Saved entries
:::::

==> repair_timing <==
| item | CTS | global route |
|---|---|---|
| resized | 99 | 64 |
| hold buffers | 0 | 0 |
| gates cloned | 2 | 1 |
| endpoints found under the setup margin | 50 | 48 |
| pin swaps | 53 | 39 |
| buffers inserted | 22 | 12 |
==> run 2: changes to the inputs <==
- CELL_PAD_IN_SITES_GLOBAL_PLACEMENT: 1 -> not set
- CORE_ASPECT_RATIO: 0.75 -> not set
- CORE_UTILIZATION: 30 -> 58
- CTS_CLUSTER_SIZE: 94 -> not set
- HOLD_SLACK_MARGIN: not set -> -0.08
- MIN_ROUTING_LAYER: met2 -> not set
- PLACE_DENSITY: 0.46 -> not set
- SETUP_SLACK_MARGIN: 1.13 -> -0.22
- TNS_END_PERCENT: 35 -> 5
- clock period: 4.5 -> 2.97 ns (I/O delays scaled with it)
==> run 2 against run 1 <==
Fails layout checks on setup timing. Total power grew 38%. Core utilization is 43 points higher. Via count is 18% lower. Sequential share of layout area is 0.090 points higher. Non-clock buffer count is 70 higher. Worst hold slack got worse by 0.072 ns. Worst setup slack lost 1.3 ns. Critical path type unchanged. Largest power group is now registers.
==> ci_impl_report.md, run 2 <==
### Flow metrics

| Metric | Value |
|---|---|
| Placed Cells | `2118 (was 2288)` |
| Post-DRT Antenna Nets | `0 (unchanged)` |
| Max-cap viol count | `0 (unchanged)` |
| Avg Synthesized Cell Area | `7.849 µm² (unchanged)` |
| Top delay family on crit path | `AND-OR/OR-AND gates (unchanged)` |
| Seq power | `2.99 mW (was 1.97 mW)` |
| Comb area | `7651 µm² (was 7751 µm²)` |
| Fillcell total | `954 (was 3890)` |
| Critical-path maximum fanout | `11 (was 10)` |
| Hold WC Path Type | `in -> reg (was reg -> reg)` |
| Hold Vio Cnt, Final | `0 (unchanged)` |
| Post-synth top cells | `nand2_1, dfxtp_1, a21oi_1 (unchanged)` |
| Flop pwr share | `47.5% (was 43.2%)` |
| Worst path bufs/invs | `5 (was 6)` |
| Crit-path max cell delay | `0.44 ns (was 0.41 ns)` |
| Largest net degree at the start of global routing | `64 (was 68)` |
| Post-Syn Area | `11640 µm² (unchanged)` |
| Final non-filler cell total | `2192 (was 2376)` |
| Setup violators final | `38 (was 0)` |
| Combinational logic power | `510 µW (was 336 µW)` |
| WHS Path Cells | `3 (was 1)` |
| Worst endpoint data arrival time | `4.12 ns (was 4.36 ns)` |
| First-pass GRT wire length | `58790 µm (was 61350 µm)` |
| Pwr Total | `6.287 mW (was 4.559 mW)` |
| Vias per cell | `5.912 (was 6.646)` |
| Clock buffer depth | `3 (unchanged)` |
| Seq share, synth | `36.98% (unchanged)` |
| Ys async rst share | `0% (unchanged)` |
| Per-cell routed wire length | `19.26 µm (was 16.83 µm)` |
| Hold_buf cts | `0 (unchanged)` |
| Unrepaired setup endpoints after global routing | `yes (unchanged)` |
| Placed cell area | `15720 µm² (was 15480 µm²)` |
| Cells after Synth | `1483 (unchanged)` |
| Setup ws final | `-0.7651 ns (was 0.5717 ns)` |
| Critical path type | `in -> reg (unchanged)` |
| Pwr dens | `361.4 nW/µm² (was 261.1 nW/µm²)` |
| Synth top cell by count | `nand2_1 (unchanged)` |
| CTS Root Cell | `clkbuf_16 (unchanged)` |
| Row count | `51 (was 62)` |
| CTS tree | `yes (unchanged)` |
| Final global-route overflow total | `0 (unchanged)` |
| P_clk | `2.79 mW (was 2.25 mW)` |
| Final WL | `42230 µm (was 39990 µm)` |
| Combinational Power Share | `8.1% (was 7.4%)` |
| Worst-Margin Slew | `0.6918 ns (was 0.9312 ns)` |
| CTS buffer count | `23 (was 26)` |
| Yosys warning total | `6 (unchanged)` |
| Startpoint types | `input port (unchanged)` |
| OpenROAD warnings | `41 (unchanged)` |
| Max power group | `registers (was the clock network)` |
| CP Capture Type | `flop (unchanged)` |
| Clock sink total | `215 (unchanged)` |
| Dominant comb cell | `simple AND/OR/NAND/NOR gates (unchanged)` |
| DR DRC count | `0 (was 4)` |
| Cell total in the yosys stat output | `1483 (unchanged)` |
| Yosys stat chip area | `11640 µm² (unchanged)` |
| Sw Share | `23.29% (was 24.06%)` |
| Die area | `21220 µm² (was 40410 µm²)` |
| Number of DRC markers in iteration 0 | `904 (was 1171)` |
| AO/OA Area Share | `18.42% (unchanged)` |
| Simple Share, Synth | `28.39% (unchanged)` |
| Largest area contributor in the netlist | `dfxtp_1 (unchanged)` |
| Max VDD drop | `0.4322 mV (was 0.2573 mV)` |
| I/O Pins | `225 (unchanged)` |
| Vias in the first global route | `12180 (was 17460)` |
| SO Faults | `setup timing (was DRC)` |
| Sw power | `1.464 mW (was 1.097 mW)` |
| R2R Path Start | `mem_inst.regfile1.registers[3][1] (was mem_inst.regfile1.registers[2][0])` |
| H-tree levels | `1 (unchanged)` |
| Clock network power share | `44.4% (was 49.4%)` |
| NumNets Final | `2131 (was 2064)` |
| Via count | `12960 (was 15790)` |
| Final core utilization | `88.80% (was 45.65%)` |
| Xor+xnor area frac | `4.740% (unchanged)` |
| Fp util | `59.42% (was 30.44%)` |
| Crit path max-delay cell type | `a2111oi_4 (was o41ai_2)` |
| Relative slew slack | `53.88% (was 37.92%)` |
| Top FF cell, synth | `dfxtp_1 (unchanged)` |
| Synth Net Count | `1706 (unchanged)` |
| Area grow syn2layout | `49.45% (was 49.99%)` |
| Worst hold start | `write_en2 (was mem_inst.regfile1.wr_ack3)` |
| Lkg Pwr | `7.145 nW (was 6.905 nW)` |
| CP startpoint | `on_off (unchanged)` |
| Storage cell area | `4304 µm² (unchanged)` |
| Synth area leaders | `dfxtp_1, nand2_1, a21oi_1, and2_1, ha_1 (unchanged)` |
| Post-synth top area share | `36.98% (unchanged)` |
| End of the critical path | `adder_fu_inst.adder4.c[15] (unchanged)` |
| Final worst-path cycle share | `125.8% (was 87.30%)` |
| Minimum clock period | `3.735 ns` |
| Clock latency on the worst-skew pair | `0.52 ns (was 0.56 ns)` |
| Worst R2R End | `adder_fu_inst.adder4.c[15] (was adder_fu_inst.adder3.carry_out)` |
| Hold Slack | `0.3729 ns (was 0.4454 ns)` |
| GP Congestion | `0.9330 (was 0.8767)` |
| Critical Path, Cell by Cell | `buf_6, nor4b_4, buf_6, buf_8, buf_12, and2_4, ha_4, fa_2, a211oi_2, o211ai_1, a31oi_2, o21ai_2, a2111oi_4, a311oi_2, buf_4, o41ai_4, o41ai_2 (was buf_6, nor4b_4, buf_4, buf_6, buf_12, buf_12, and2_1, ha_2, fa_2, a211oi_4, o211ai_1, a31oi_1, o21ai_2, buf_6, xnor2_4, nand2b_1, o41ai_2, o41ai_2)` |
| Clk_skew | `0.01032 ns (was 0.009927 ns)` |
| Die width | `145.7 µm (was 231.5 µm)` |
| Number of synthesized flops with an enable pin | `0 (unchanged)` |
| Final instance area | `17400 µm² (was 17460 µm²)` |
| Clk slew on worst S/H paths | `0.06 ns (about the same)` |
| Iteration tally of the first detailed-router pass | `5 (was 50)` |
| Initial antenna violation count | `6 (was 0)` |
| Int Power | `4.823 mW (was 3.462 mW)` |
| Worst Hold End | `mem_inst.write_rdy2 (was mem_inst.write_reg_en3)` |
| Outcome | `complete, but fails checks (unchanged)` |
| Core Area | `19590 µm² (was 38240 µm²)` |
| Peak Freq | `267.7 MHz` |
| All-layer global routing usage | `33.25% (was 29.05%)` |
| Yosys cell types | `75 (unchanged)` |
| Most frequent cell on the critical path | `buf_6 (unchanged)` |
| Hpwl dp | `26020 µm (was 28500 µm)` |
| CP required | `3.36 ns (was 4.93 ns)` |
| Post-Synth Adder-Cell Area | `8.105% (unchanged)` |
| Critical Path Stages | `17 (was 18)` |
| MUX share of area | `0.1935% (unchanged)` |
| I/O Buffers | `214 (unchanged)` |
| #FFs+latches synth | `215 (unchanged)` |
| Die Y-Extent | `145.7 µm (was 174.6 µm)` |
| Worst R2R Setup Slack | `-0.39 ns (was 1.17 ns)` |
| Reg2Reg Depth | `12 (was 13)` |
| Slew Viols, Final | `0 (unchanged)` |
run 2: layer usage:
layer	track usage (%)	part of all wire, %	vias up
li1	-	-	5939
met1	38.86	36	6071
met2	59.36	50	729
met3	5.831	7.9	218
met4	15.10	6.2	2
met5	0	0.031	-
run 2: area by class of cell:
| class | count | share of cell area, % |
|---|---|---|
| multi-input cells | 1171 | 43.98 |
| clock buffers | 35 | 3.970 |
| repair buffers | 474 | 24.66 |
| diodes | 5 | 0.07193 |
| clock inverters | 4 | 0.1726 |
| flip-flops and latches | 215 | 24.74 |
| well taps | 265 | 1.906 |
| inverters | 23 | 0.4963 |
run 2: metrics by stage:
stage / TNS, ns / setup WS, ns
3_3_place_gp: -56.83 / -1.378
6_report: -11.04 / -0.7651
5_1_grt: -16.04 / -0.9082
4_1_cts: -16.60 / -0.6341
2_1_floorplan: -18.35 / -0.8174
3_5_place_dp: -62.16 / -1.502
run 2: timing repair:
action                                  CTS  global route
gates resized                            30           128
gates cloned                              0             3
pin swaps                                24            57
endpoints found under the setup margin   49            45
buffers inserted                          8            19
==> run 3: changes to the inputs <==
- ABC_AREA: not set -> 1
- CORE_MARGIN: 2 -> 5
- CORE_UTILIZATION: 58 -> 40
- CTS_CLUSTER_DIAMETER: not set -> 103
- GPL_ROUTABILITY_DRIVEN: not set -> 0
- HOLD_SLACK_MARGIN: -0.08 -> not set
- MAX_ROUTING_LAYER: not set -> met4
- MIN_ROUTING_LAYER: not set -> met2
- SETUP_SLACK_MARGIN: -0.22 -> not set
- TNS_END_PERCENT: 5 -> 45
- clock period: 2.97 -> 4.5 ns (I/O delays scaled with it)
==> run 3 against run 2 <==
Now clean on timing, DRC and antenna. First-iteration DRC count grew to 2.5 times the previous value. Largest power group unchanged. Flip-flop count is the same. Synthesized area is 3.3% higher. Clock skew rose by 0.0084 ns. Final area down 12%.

:::::

Could you restate word for word the lines above, from the one that contains "Storage cell area" through the one that contains "Reg2Reg Depth |", and no others?

| Storage cell area | `4304 µm² (unchanged)` |
| Synth area leaders | `dfxtp_1, nand2_1, a21oi_1, and2_1, ha_1 (unchanged)` |
| Post-synth top area share | `36.98% (unchanged)` |
| End of the critical path | `adder_fu_inst.adder4.c[15] (unchanged)` |
| Final worst-path cycle share | `125.8% (was 87.30%)` |
| Minimum clock period | `3.735 ns` |
| Clock latency on the worst-skew pair | `0.52 ns (was 0.56 ns)` |
| Worst R2R End | `adder_fu_inst.adder4.c[15] (was adder_fu_inst.adder3.carry_out)` |
| Hold Slack | `0.3729 ns (was 0.4454 ns)` |
| GP Congestion | `0.9330 (was 0.8767)` |
| Critical Path, Cell by Cell | `buf_6, nor4b_4, buf_6, buf_8, buf_12, and2_4, ha_4, fa_2, a211oi_2, o211ai_1, a31oi_2, o21ai_2, a2111oi_4, a311oi_2, buf_4, o41ai_4, o41ai_2 (was buf_6, nor4b_4, buf_4, buf_6, buf_12, buf_12, and2_1, ha_2, fa_2, a211oi_4, o211ai_1, a31oi_1, o21ai_2, buf_6, xnor2_4, nand2b_1, o41ai_2, o41ai_2)` |
| Clk_skew | `0.01032 ns (was 0.009927 ns)` |
| Die width | `145.7 µm (was 231.5 µm)` |
| Number of synthesized flops with an enable pin | `0 (unchanged)` |
| Final instance area | `17400 µm² (was 17460 µm²)` |
| Clk slew on worst S/H paths | `0.06 ns (about the same)` |
| Iteration tally of the first detailed-router pass | `5 (was 50)` |
| Initial antenna violation count | `6 (was 0)` |
| Int Power | `4.823 mW (was 3.462 mW)` |
| Worst Hold End | `mem_inst.write_rdy2 (was mem_inst.write_reg_en3)` |
| Outcome | `complete, but fails checks (unchanged)` |
| Core Area | `19590 µm² (was 38240 µm²)` |
| Peak Freq | `267.7 MHz` |
| All-layer global routing usage | `33.25% (was 29.05%)` |
| Yosys cell types | `75 (unchanged)` |
| Most frequent cell on the critical path | `buf_6 (unchanged)` |
| Hpwl dp | `26020 µm (was 28500 µm)` |
| CP required | `3.36 ns (was 4.93 ns)` |
| Post-Synth Adder-Cell Area | `8.105% (unchanged)` |
| Critical Path Stages | `17 (was 18)` |
| MUX share of area | `0.1935% (unchanged)` |
| I/O Buffers | `214 (unchanged)` |
| #FFs+latches synth | `215 (unchanged)` |
| Die Y-Extent | `145.7 µm (was 174.6 µm)` |
| Worst R2R Setup Slack | `-0.39 ns (was 1.17 ns)` |
| Reg2Reg Depth | `12 (was 13)` |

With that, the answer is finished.